## config.mk

```make
export PLATFORM = sky130hd
export DESIGN_NAME = key_event_detect
export DESIGN_NICKNAME = d
export VERILOG_FILES = /design/src/rtl/key_event_detect_pkg.sv /design/src/rtl/key_event_detect_edge_det.sv /design/src/rtl/key_event_detect.sv
export SDC_FILE = /design/constraint.sdc
export NUM_CORES = 1
export LEC_CHECK = 0
export CAP_MARGIN = 20
export CELL_PAD_IN_SITES_DETAIL_PLACEMENT = 0
export CELL_PAD_IN_SITES_GLOBAL_PLACEMENT = 1
export CORE_UTILIZATION = 44
export CTS_CLUSTER_DIAMETER = 120
export DETAILED_ROUTE_END_ITERATION = 16
export PLACE_DENSITY_LB_ADDON = 0.1
export SLEW_MARGIN = 15
export SYNTH_ARGS = -nofsm -noshare
export SYNTH_HDL_FRONTEND = slang
export SYNTH_SLANG_ARGS = --single-unit
```

## constraint.sdc

```tcl
create_clock -name sys_clk -period 3.39 [get_ports sys_clk]
set_input_delay 0.678 -clock sys_clk [delete_from_list [all_inputs] [get_ports sys_clk]]
set_output_delay 0.678 -clock sys_clk [all_outputs]
set_load 0.03 [all_outputs]
```

## src/rtl/key_event_detect_pkg.sv

```systemverilog
// Shared state encoding, default 50 MHz timing constants and sizing helper for the key event classifier.
package key_event_detect_pkg;

    typedef enum logic [2:0] {
        IDLE   = 3'd0,
        PRESS1 = 3'd1,
        WAIT2  = 3'd2,
        PRESS2 = 3'd3,
        LONG   = 3'd4
    } key_state_t;

    localparam int unsigned LONG_CNT_DEF   = 32'd50_000_000;
    localparam int unsigned DBL_CNT_DEF    = 32'd15_000_000;
    localparam int unsigned REPEAT_CNT_DEF = 32'd10_000_000;

    function automatic int unsigned max3(input int unsigned a, input int unsigned b,
                                         input int unsigned c);
        int unsigned m;
        m = (a > b) ? a : b;
        return (m > c) ? m : c;
    endfunction

endpackage

```

## src/rtl/key_event_detect_edge_det.sv

```systemverilog
// Registers a debounced key level and flags its falling and rising edges; reusable per key.
module key_event_detect_edge_det (
    input  logic sys_clk,
    input  logic sys_rst_n,
    input  logic key_level,
    output logic fall,
    output logic rise
);

    logic key_d1;
    logic armed;

    // NOTE: sequential state uses non-blocking assignments so every flop samples pre-edge values.
    always_ff @(posedge sys_clk or negedge sys_rst_n) begin
        if (!sys_rst_n) begin
            key_d1 <= 1'b1;
            armed  <= 1'b0;
        end else begin
            key_d1 <= key_level;
            armed  <= 1'b1;
        end
    end

    // Edges are masked until key_d1 holds a real sample, so a key held low through reset is not a press.
    assign fall = armed &  key_d1 & ~key_level;
    assign rise = armed & ~key_d1 &  key_level;

endmodule

```

## src/rtl/key_event_detect.sv

```systemverilog
// Classifies a debounced active-low key into short/double/long (and optional repeat) pulses.
// Optional auto-repeat while held after a long press: define KEY_REPEAT_EN.
module key_event_detect
    import key_event_detect_pkg::*;
#(
    parameter int unsigned LONG_CNT   = LONG_CNT_DEF,
    parameter int unsigned DBL_CNT    = DBL_CNT_DEF,
    parameter int unsigned REPEAT_CNT = REPEAT_CNT_DEF
) (
    input  logic sys_clk,
    input  logic sys_rst_n,
    input  logic key_level,
    output logic short_press,
    output logic double_press,
    output logic long_press,
    output logic key_repeat,
    output logic key_busy
);

    localparam int unsigned      CNT_MAXV  = max3(LONG_CNT, DBL_CNT, REPEAT_CNT);
    localparam int unsigned      CNT_W     = $clog2(CNT_MAXV + 1);
    localparam logic [CNT_W-1:0] CNT_SAT   = CNT_W'(CNT_MAXV);
    localparam logic [CNT_W-1:0] LONG_LAST = CNT_W'(LONG_CNT - 1);
    localparam logic [CNT_W-1:0] DBL_LAST  = CNT_W'(DBL_CNT - 1);
`ifdef KEY_REPEAT_EN
    localparam logic [CNT_W-1:0] REP_LAST  = CNT_W'(REPEAT_CNT - 1);
`endif

    key_state_t       state;
    logic [CNT_W-1:0] cnt;
    logic             fall;
    logic             rise;

    key_event_detect_edge_det u_edge (
        .sys_clk   (sys_clk),
        .sys_rst_n (sys_rst_n),
        .key_level (key_level),
        .fall      (fall),
        .rise      (rise)
    );

`ifdef KEY_REPEAT_EN
    logic repeat_q;
    assign key_repeat = repeat_q;
`else
    assign key_repeat = 1'b0;
`endif

    always_ff @(posedge sys_clk or negedge sys_rst_n) begin
        if (!sys_rst_n) begin
            state        <= IDLE;
            cnt          <= '0;
            short_press  <= 1'b0;
            double_press <= 1'b0;
            long_press   <= 1'b0;
            key_busy     <= 1'b0;
`ifdef KEY_REPEAT_EN
            repeat_q     <= 1'b0;
`endif
        end else begin
            short_press  <= 1'b0;
            double_press <= 1'b0;
            long_press   <= 1'b0;
`ifdef KEY_REPEAT_EN
            repeat_q     <= 1'b0;
`endif
            cnt <= (cnt == CNT_SAT) ? cnt : cnt + 1'b1;
            case (state)
                IDLE: begin
                    if (fall) begin
                        state    <= PRESS1;
                        cnt      <= '0;
                        key_busy <= 1'b1;
                    end
                end
                // Edge tests precede the terminal-count tests so an edge on the terminal cycle wins.
                PRESS1: begin
                    if (rise) begin
                        state <= WAIT2;
                        cnt   <= '0;
                    end else if (cnt == LONG_LAST) begin
                        state      <= LONG;
                        cnt        <= '0;
                        long_press <= 1'b1;
                    end
                end
                WAIT2: begin
                    if (fall) begin
                        state <= PRESS2;
                        cnt   <= '0;
                    end else if (cnt == DBL_LAST) begin
                        state       <= IDLE;
                        cnt         <= '0;
                        key_busy    <= 1'b0;
                        short_press <= 1'b1;
                    end
                end
                PRESS2: begin
                    if (rise) begin
                        state        <= IDLE;
                        cnt          <= '0;
                        key_busy     <= 1'b0;
                        double_press <= 1'b1;
                    end
                end
                LONG: begin
                    if (rise) begin
                        state    <= IDLE;
                        cnt      <= '0;
                        key_busy <= 1'b0;
`ifdef KEY_REPEAT_EN
                    end else if (cnt == REP_LAST) begin
                        cnt      <= '0;
                        repeat_q <= 1'b1;
`endif
                    end
                end
                default: begin
                    state    <= IDLE;
                    cnt      <= '0;
                    key_busy <= 1'b0;
                end
            endcase
        end
    end

endmodule
```

==> impl_summary.log <==
[metrics] Crit path required time: between 3 and 4 ns
[metrics] Cell Chain, Critical Path: or4bb_1 -> or2_1 -> or4_4 -> a211oi_4 -> buf_4 -> nor2_1
[metrics] P_leak: 0.8506 nW
[metrics] Post-Route Skew: between 0.007 and 0.008 ns
[metrics] number of failing setup endpoints in the final timing report: 0
[metrics] maximum level of the CTS H-tree: 2
[metrics] fraction of synthesized cell area in xor and xnor cells: 10.85%
[metrics] type of element launching the critical path: register
[metrics] Hold/Removal Path Class: reg -> reg
[metrics] area fraction in compound gates after synthesis: 5.491%
[metrics] Util after Layout: between 50% and 60%
[metrics] worst setup path category: reg -> reg
[metrics] number of flops mapped to enable cells by yosys: 0
[metrics] Period Utilization, post-route: between 70% and 80%
[metrics] part of the total power dissipated in combinational logic: 23.8%
[metrics] number of placement rows: 23
[metrics] number of vias per cell after detailed routing: between 5 and 6
[metrics] syn_area_per_cell: approximately 9.5 um^2
[metrics] Slowest cell on crit path: or4_4
[metrics] Placement Cell Area: slightly above 2000 um^2
[metrics] number of detailed-routing iterations run before antenna repair: 4
[metrics] CTS tree: built
[metrics] Core Footprint: approximately 4100 um^2
[metrics] worst flop-to-flop path endpoint: cnt[0]
[metrics] cell class contributing the biggest share of worst-path delay: simple AND/OR/NAND/NOR gates
[metrics] Synth async-reset ratio: 100.0%
[metrics] startpoint of the most critical setup path: cnt[8]
[metrics] Finished Cell Area: about 2100 um^2
[metrics] DP HPWL: ~2.7 mm
[metrics] highest achievable clock rate: roughly 390 MHz
[metrics] number of setup buffers added after CTS: 0
[metrics] Final Critical Period: ~2.6 ns
[metrics] cell type contributing the most total cell area after synthesis: dfrtp_1
[metrics] Setup Total Neg Slack: 0 ns
[metrics] DRC Markers: 0
[metrics] number of stages on the worst setup path: 6
[metrics] Worst path max stage delay: approximately 0.57 ns
[metrics] Max clock buf depth: 2
[metrics] Antenna Violating Nets Remaining: 0
[metrics] die area: approximately 4700 um^2
[metrics] number of synthesized register bits: 35
[metrics] startpoint of the worst register-to-register path: cnt[8]
[metrics] Final Wtd Congestion: 0.8497
[metrics] largest cells by area after synthesis: dfrtp_1 (44%), nor2_1 (7.2%), xnor2_1 (6.3%)
[metrics] depth of the most critical reg-to-reg path: 6
[metrics] chip height: around 68 um
[metrics] max-slew violations: 0
[metrics] number of top-level design ports: 8
[metrics] proportion of total power due to net switching: 32.31%
[metrics] number of DRC markers in iteration 0: approximately 110
[metrics] Syn Nets: 209
[metrics] area grow syn2layout: 9.948%
[metrics] top_reg_cell synth: dfrtp_1
[metrics] multiplexer fraction of the synthesized cell area: roughly 1.7%
[metrics] Congestion Overflow GR: 0
[metrics] relative max-transition margin: 49.18%
[metrics] net switching power figure: ~0.36 mW
[metrics] adder and majority gate portion of the synthesized area: approximately 1.3%
[metrics] number of buffers added on ports: 6
[metrics] setup slack on the worst flop-to-flop path: roughly 0.8 ns
[metrics] fraction of the yosys area taken by sequential cells: 45.28%
[metrics] Unique masters post-synth: 47
[metrics] TritonCTS buffer count: 5
[metrics] n_diodes: 0
[metrics] top post-synthesis cells by count: nor2_1 (37), dfrtp_1 (34), nand3_1 (15)
[metrics] area of the mapped netlist: just under 2000 um^2
[metrics] via count: between 1,000 and 1,500
[metrics] all-layer global routing usage: between 20% and 30%
[metrics] Worst Min Path Start: key_busy
[metrics] run status: finished, final reports clean
[metrics] number of instances on the worst hold path: 2
[metrics] number of hold-repair buffers added at the cts stage: 0
[metrics] Routed WL: a little under 4 mm
[metrics] sequential power share: about 46%
[metrics] Root Buffer Master: clkbuf_8
[metrics] NumNets Final: about 220
[metrics] post-synthesis share of cell area spent on and, or, nand and nor gates: 31.72%
[metrics] maximum number of pins on one net before global-route repair: 36
[metrics] largest family of logic cells by synthesized area: simple AND/OR/NAND/NOR gates
[metrics] Least-Margin Pin Slew: 0.7553 ns
[metrics] area share of the largest cell type after synthesis: around 44%
[metrics] via count of the first global-routing pass: ~1,400
[metrics] Post-Syn Instances: 204
[metrics] Warnings, synthesis: 0
[metrics] endpoint class of the critical path: register
[metrics] total of cells resized after clock tree synthesis: 0
[metrics] CP Buf/Inv Count: 1
[metrics] Final Hold Vio Count: 0
[metrics] smallest hold slack: roughly 0.56 ns
[metrics] Power per Cell Area: between 500 and 600 nW/um^2
[metrics] Worst-Skew Late Latency: around 0.28 ns
[metrics] antenna violations before repair: 0
[metrics] CP Data Arrival Time: 2.75 ns
[metrics] clock transition at the registers of the reported paths: approximately 0.07 ns
[metrics] layout cells sized above 1: between 10% and 20%
[metrics] average wire per cell in the routed design: ~15 um
[metrics] max-cap violations: 0
[metrics] highest net fanout along the worst path: 26
[metrics] Clock Sinks: 35
[metrics] effective utilization at floorplan: between 40 and 50%
[metrics] cell with the most instances after synthesis: nor2_1
[metrics] # fillers: roughly 380
[metrics] RSZ-0062 raised after global routing: no
[metrics] internal power consumption: 0.7473 mW
[metrics] part of the power in the clock network: 30.1%
[metrics] maximum VDD drop: slightly below 0.4 mV
[metrics] Die W: between 60 and 70 um
[metrics] critical path endpoint: cnt[0]
[metrics] wire length of the first global-routing pass: 6.858 mm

========

> _WORK REQUEST_: Reproduce exactly the line containing "[metrics] cell with" and every line after it through the end of the records above, and nothing else.

> _WRITTEN REPLY_:
[metrics] cell with the most instances after synthesis: nor2_1
[metrics] # fillers: roughly 380
[metrics] RSZ-0062 raised after global routing: no
[metrics] internal power consumption: 0.7473 mW
[metrics] part of the power in the clock network: 30.1%
[metrics] maximum VDD drop: slightly below 0.4 mV
[metrics] Die W: between 60 and 70 um
[metrics] critical path endpoint: cnt[0]
[metrics] wire length of the first global-routing pass: 6.858 mm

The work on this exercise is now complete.